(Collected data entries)
BEGIN

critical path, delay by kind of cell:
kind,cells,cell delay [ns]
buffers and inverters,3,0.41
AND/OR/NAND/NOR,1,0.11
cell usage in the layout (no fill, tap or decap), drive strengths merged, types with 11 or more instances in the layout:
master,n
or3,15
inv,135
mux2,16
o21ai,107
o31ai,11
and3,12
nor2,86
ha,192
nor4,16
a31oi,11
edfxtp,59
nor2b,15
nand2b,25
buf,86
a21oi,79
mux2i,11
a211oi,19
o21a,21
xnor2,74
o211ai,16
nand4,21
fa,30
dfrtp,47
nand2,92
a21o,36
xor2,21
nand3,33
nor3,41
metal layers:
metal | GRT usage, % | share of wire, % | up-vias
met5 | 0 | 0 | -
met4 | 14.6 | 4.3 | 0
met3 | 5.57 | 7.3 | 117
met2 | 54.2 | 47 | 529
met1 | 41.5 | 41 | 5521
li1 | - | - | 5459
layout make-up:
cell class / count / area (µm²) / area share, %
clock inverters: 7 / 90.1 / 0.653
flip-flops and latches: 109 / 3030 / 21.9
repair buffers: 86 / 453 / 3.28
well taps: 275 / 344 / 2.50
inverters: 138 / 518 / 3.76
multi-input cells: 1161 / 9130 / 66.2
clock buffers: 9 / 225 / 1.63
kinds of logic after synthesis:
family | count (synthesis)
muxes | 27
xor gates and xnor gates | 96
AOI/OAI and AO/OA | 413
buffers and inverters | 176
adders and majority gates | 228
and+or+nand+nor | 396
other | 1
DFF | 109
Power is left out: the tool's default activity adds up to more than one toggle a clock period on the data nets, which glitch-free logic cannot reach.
$ cat config.mk
export PLATFORM = sky130hd
export DESIGN_NAME = frns_dist
export DESIGN_NICKNAME = d
export VERILOG_FILES = /design/src/rtl/frns_pkg.sv /design/src/rtl/frns_dist.sv
export SDC_FILE = /design/constraint.sdc
export NUM_CORES = 2
export LEC_CHECK = 0
export ABC_AREA = 1
export BUFFER_PORTS_ARGS = -buffer_cell sky130_fd_sc_hd__buf_4
export CORE_ASPECT_RATIO = 1.25
export CORE_MARGIN = 4
export CORE_UTILIZATION = 35
export CTS_CLUSTER_SIZE = 25
export DETAILED_ROUTE_END_ITERATION = 8
export GPL_ROUTABILITY_DRIVEN = 1
export MAX_ROUTING_LAYER = met4
export RECOVER_POWER = 50
export SLEW_MARGIN = 40
export SYNTH_ARGS = -nofsm -noshare
export SYNTH_HDL_FRONTEND = slang
export SYNTH_SLANG_ARGS = --single-unit
$ cat constraint.sdc
create_clock -name clk_i -period 4.36 [get_ports clk_i]
set_input_delay 0.872 -clock clk_i [delete_from_list [all_inputs] [get_ports clk_i]]
set_output_delay 0.872 -clock clk_i [all_outputs]
set_load 0.01 [all_outputs]
`src/rtl/frns_pkg.sv`:
```
`timescale 1ns / 1ps

package frns_pkg;

  // Parameter defaults for the top level.
  localparam int unsigned MAX_NODES_DEF  = 16384;
  localparam int unsigned BLOCK_DEF      = 64;
  localparam int unsigned COORD_BITS_DEF = 24;

  // Fixed field widths of the item ports.
  localparam int unsigned IDX_W   = 14;
  localparam int unsigned CAND_W  = IDX_W + 1;
  localparam int unsigned NCNT_W  = 15;
  localparam int unsigned RAD_W   = 52;
  localparam int unsigned POS_W   = 24;
  localparam int unsigned COORD_W = 24;

  // Result queue depth, a power of two.
  localparam int unsigned FIFO_DEPTH = 8;

  // Register port geometry.
  localparam int unsigned APB_AW = 4;
  localparam int unsigned APB_DW = 64;

  localparam logic [POS_W-1:0] POS_MAX = '1;

  typedef enum logic {
    OP_STORE = 1'b0,
    OP_QUERY = 1'b1
  } opcode_e;

  typedef enum logic {
    REG_RADIUS     = 1'b0,
    REG_NODE_COUNT = 1'b1
  } reg_idx_e;

  typedef struct packed {
    logic [IDX_W-1:0] query_node;
    logic [IDX_W-1:0] neighbor_index;
    logic             found;
    logic [POS_W-1:0] list_position;
    logic             last;
  } result_t;

  // Status of the distance pipeline as seen by the scan controller.
  typedef struct packed {
    logic              sq_busy;
    logic              hit;
    logic [CAND_W-1:0] cand;
  } dist_stat_t;

endpackage

```
`src/rtl/frns_res_fifo.sv`:
```
`timescale 1ns / 1ps

module frns_res_fifo
  import frns_pkg::*;
#(
  parameter int unsigned DEPTH = FIFO_DEPTH
) (
  input  logic                       clk_i,
  input  logic                       rst_ni,
  input  logic                       push_i,
  input  result_t                    push_data_i,
  output logic                       full_o,
  output logic [$clog2(DEPTH+1)-1:0] count_o,
  output logic                       out_valid_o,
  input  logic                       out_stall_i,
  output result_t                    out_data_o
);

  localparam int unsigned PW = $clog2(DEPTH);
  localparam int unsigned CW = $clog2(DEPTH + 1);

  result_t       buf_q [DEPTH];
  logic [PW-1:0] wr_ptr_q, rd_ptr_q;
  logic [CW-1:0] cnt_q;
  logic          pop;

  assign pop         = out_valid_o && !out_stall_i;
  assign out_valid_o = (cnt_q != '0);
  assign out_data_o  = buf_q[rd_ptr_q];
  assign full_o      = (cnt_q == CW'(DEPTH));
  assign count_o     = cnt_q;

  always_ff @(posedge clk_i or negedge rst_ni) begin
    if (!rst_ni) begin
      wr_ptr_q <= '0;
      rd_ptr_q <= '0;
      cnt_q    <= '0;
    end else begin
      if (push_i) begin
        wr_ptr_q <= wr_ptr_q + PW'(1);
      end
      if (pop) begin
        rd_ptr_q <= rd_ptr_q + PW'(1);
      end
      unique case ({push_i, pop})
        2'b10:   cnt_q <= cnt_q + CW'(1);
        2'b01:   cnt_q <= cnt_q - CW'(1);
        default: cnt_q <= cnt_q;
      endcase
    end
  end

  always_ff @(posedge clk_i) begin
    if (push_i) begin
      buf_q[wr_ptr_q] <= push_data_i;
    end
  end

endmodule

```
`config.mk`:
```
export PLATFORM = sky130hd
export DESIGN_NAME = frns_res_fifo
export DESIGN_NICKNAME = d
export VERILOG_FILES = /design/src/rtl/frns_pkg.sv /design/src/rtl/frns_res_fifo.sv
export SDC_FILE = /design/constraint.sdc
export NUM_CORES = 1
export LEC_CHECK = 0
export BUFFER_PORTS_ARGS = -buffer_cell sky130_fd_sc_hd__buf_2
export CAP_MARGIN = 30
export CORE_MARGIN = 2
export CORE_UTILIZATION = 45
export DETAILED_ROUTE_END_ITERATION = 6
export PLACE_DENSITY = 0.62
export SYNTH_ARGS = -nofsm -noshare
export SYNTH_HDL_FRONTEND = slang
export SYNTH_SLANG_ARGS = --single-unit
```
`constraint.sdc`:
```
create_clock -name clk_i -period 7.9 [get_ports clk_i]
set_clock_uncertainty 0.15 [all_clocks]
set_input_delay 0.395 -clock clk_i [delete_from_list [all_inputs] [get_ports clk_i]]
set_output_delay 0.395 -clock clk_i [all_outputs]
set_load 0.005 [all_outputs]
```
# == After elaboration in Yosys (flattened, before gate mapping) ==
# Memories as Yosys holds them, arrays and structs flattened.
# Cells that the tools add are included.
# W data, S select, Z words.
# op_classes
magnitude_cmp,0
addsub,4
mul,0
div,0
n_shift,0
reduce_logical,4
n_bitwise,0
n_mux,3
n_eq_ne,3
# ops
op,count
$pmux W4 S2,1
$add A3 B1 Y3 const B,2
$add A4 B1 Y4 const B,1
$eq A4 B4 Y1 const B,1
$reduce_bool A4 Y1,1
$sub A4 B1 Y4 const B,1
$eq A2 B1 Y1 const B,1
$eq A2 B2 Y1 const B,1
$mux W1,2
$reduce_bool A2 Y1,1
$logic_and A1 B1 Y1,1
$logic_not A1 Y1,1
# word_totals
ff_bits,10
memories,1
word_cells,18
ram_bits,432
romBits,0
latchBits,0
output_inout_bits,60
# mem_list
memory,words,word_bits,rd,rd_ports_with_merged_regs,write_ports,line,rtl
buf_q,8,54,1,0,1,frns_res_fifo.sv:22,result_t buf_q [DEPTH];

# == Logic depth before layout (Yosys ltp) ==
# depth
word_depth,4
mapped_depth,9

# == Least setup slack after synthesis ==
# Ideal clock, no wire load.
# synth_path
kind,register to register
from,register wr_ptr_q[1]
to,"memory buf_q[0][0] in the netlist's numbering, enable pin"
n_path_buf,0
arrival_ns,4.254
setup_slack_ns,2.964
t_required_ns,7.218
synth_period_minus_slack_ns,4.936
path_stages_with_launch,3
setup_time_ns,0.532
cell_sequence,dfrtp_1 > nand2b_1 > nor3_1
# synth_lines
element,line,rtl
"start, declared",frns_res_fifo.sv:23,"logic [PW-1:0] wr_ptr_q, rd_ptr_q;"
"start signal, assigned",frns_res_fifo.sv:40,wr_ptr_q <= wr_ptr_q + PW'(1);
"end, declared",frns_res_fifo.sv:22,
# No word-level cell before the write port.

==> impl_metrics.py <==
metrics = {
    "cts": {
        "cts_root_buffer": "clkbuf_16",
        "ctsHtreeMaxLevel": 2,
        "clkTransAtPathRegs_ns": 0.06,
        "post_cts_resized": 0,
        "cts_setup_buffers": 0,
        "max-clock-path-buffers": 3,
        "clkSinkCount": 442,
        "cts_buffers": 47,
        "cts_tree": "built",
        "clock_latency_ns": 0.55,
    },
    "floorplanning": {
        "start_util": 0.4577,
        "ios": 118,
        "core_um2": 36610,
        "die_w_um": 197.0,
        "die_area_um2": 38800,
        "rows": 70,
        "fp.dieH_um": 197.0,
    },
    "drt": {
        "drt_pass1_iterations": 4,
        "drt-vias-per-instance": 5.445,
        "wl_per_cell_um": 24.10,
        "wl_mm": 33.78,
        "postRouteAntennaNets": 0,
        "drc": 0,
        "first_iter_violations": 432,
        "vias": 7634,
    },
    "pwr": {
        "pwr-share-clk": 0.282,
        "power.share.switching": 0.2801,
        "p_leak_nw": 6.617,
        "pwr-share-comb": 0.279,
        "ir_drop_v": 0.0002042,
        "pwr-share-seq": 0.439,
        "intPower_mw": 5.192,
        "switching_power_mw": 2.020,
        "p_per_area_nw_per_um2": 358.6,
    },
    "synth": {
        "postSynthCellCount": 679,
        "ys_types": 25,
        "ys_ff_latch": 442,
        "syn_avg_cell_area_um2": 24.68,
        "netlist_area_um2": 16760,
        "syn_nets": 742,
        "ys_warn_count": 0,
        "ys_seq_area_frac": 0.7891,
    },
    "setup_path": {
        "worst-path-stages": 4,
        "crit_family": "flip-flops",
        "critPathLaunchType": "flop",
        "rr_worst_depth": 9,
        "crit_chain": "buf_4, mux4_2, mux2_2, buf_2",
        "end_kind": "primary output",
        "regToRegStartpoint": "count_o[1]$_DFFE_PN0P_",
        "r2r_setup_slack_ns": 5.19,
        "cp_slowest_cell": "dfrtp_4",
        "cp_max_fo": 57,
        "reg2reg_to": "count_o[2]$_DFFE_PN0P_",
        "path_buf_inv": 2,
        "cp.required_ns": 7.36,
        "max_stage_delay_ns": 0.97,
        "crit_type": "reg2out",
        "cp_data_arrival_time_ns": 3.23,
    },
    "timing": {
        "finalSetupViolCount": 0,
        "drv_slew": 0,
        "tightestPinTransition_ns": 0.8793,
        "rsz0062_at_grt": "no",
        "hold_viol_final": 0,
        "timing.setup.tns_ns": 0,
        "maxSlewHeadroom": 0.4138,
        "fin_crit_sh": 0.4775,
        "fmax_mhz": 265.1,
        "post-route-min-period_ns": 3.773,
    },
    "placed_design": {
        "io_buffers": 117,
        "dp_hpwl_mm": 18.83,
        "dp_cells": 1256,
        "gp_congestion": 0.6870,
    },
    "global_routing": {
        "grt_max_degree": 58,
        "antenna_found_initial": 2,
        "grt_pass1_vias": 8490,
        "grt.total_usage": 0.1798,
        "gr-total-overflow": 0,
        "grt_pass1_wl_mm": 50.98,
    },
    "run": {
        "maxCapViolations": 0,
    },
    "worst_hold_path": {
        "hp-class": "in2async",
    },
    "finish": {
        "syn2layout_area_growth_pct": 20.03,
        "fin_nets": 958,
        "drive_above_1_share": 0.4084,
        "post-route-util": 0.5494,
        "fillers": 2746,
        "finalNonFillerCells": 1402,
    },
    "outcome": {
        "outcome": "completed",
    },
}
-- sequential cells by signal (all words and copies together) (netlist names) --
register and count:
buf_q 432, count_o 4, rd_ptr_q 3, wr_ptr_q 3
-- power groups by stage --
stage,sequential [mW],clock (mW),combinational [mW]
2_1_floorplan,3.09,0,1.39
3_3_place_gp,3.23,0,1.90
3_5_place_dp,3.22,0,2.02
4_1_cts,3.18,2.09,2.05
5_1_grt,3.20,2.17,2.17
6_report,3.17,2.03,2.01
-- worst max-delay path by stage --
stage                                  startpoint  slack [ns]                     to
final                     rd_ptr_q[1]$_DFFE_PN0N_        4.13         out_data_o[46]
after global routing      rd_ptr_q[1]$_DFFE_PN0N_        3.98         out_data_o[29]
after CTS                 rd_ptr_q[1]$_DFFE_PN0N_        4.07         out_data_o[46]
after detailed placement  rd_ptr_q[1]$_DFFE_PN0N_        4.67         out_data_o[46]
after global placement    rd_ptr_q[1]$_DFFE_PN0N_        4.72         out_data_o[29]
after floorplan           wr_ptr_q[1]$_DFFE_PN0P_        2.96  buf_q[0][0]$_DFFE_PP_
-- stage by stage --
step | setup WS [ns] | area, um2 | hold WS, ns | total power, mW
4_1_cts | 4.066 | 20080 | 0.06268 | 7.318
3_3_place_gp | 4.715 | 17950 | 0.1183 | 5.135
5_1_grt | 3.977 | 20110 | 0.1177 | 7.550
3_5_place_dp | 4.673 | 18080 | 0.1321 | 5.243
2_1_floorplan | 2.964 | 16760 | -0.05059 | 4.480
6_report | 4.127 | 20110 | 0.09542 | 7.212
-- layout by cell type (no fill, tap or decap), types with 2 or more instances in the layout --
cell | netlist | layout
edfxtp_1 | 432 | 432
buf_2 | 12 | 117
mux4_2 | 108 | 108
mux2_2 | 57 | 57
dlygate4sd3_1 | 0 | 57
clkbuf_16 | 0 | 47
buf_4 | 0 | 16
clkbuf_1 | 15 | 12
clkinv_1 | 0 | 11
clkinv_2 | 0 | 8
dfrtp_1 | 10 | 7
nor2_4 | 0 | 6
xor2_1 | 5 | 5
ha_1 | 5 | 5
nand2_1 | 4 | 4
nand2b_1 | 4 | 4
xnor2_1 | 4 | 4
clkinvlp_4 | 0 | 4
buf_16 | 0 | 3
buf_12 | 1 | 3
dfrtp_4 | 0 | 3
nor3_2 | 0 | 2
nor4b_1 | 2 | 2
clkinv_8 | 0 | 2
bufinv_16 | 0 | 2
-- final cells by class --
| cell class | instances | area, um2 | share of cell area |
|---|---|---|---|
| multi-input cells | 206 | 3423 | 0.1702 |
| well taps | 468 | 585.6 | 0.02911 |
| inverters | 1 | 3.754 | 0.0001866 |
| flip-flops and latches | 442 | 13230 | 0.6580 |
| repair buffers | 197 | 1430 | 0.07110 |
| clock inverters | 28 | 212.7 | 0.01058 |
| clock buffers | 59 | 1221 | 0.06072 |
| diodes | 1 | 2.502 | 0.0001244 |
-- synthesized netlist by cell type, drive strengths merged --
master   number  area, um2
or4           1      7.510
nor4b         2      17.52
nand3         1      5.000
mux2         57      641.9
ha            5      62.56
nor3          3      15.01
xnor2         4      35.03
mux4        108       2432
nand2         4      15.01
dfrtp        10      250.2
a21oi         1      5.000
xor2          5      43.79
edfxtp      432      12970
nand3b        1      7.510
clkbuf       15      56.30
a2111oi       1      8.760
inv           1      3.750
nand2b        4      25.02
nor4          1      6.260
buf          15      106.4
nor2b         1      13.76
nor2          7      26.28
-- routing by layer --
layer / wire [um] / track usage
met1: 14200 / 0.2279
met4: 751 / 0.06238
met3: 1544 / 0.03405
met5: 13 / 0
met2: 17270 / 0.3125
-- what timing repair did --
action / in CTS / in global routing
hold buffers: 57 / 0
endpoints found under the hold margin: 445 / 0
endpoints found under the setup margin: 0 / 0
-- cell families after synthesis --
kind of cell,Yosys count,share of synthesized area
AOI/OAI and AO/OA,2,0.0008211
xor gates and xnor gates,9,0.004704
adders and majority gates,5,0.003733
buffers and inverters,31,0.009930
DFF,442,0.7891
muxes,165,0.1835
and+or+nand+nor,25,0.008288
Power figures use the tool's default switching activity.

END

### Problem details
Given the records above, reproduce precisely and only the lines between the line holding "mux4_2 | 108 | 108" and the line holding "-- final cells", inclusive.

### Task solution
mux4_2 | 108 | 108
mux2_2 | 57 | 57
dlygate4sd3_1 | 0 | 57
clkbuf_16 | 0 | 47
buf_4 | 0 | 16
clkbuf_1 | 15 | 12
clkinv_1 | 0 | 11
clkinv_2 | 0 | 8
dfrtp_1 | 10 | 7
nor2_4 | 0 | 6
xor2_1 | 5 | 5
ha_1 | 5 | 5
nand2_1 | 4 | 4
nand2b_1 | 4 | 4
xnor2_1 | 4 | 4
clkinvlp_4 | 0 | 4
buf_16 | 0 | 3
buf_12 | 1 | 3
dfrtp_4 | 0 | 3
nor3_2 | 0 | 2
nor4b_1 | 2 | 2
clkinv_8 | 0 | 2
bufinv_16 | 0 | 2
-- final cells by class --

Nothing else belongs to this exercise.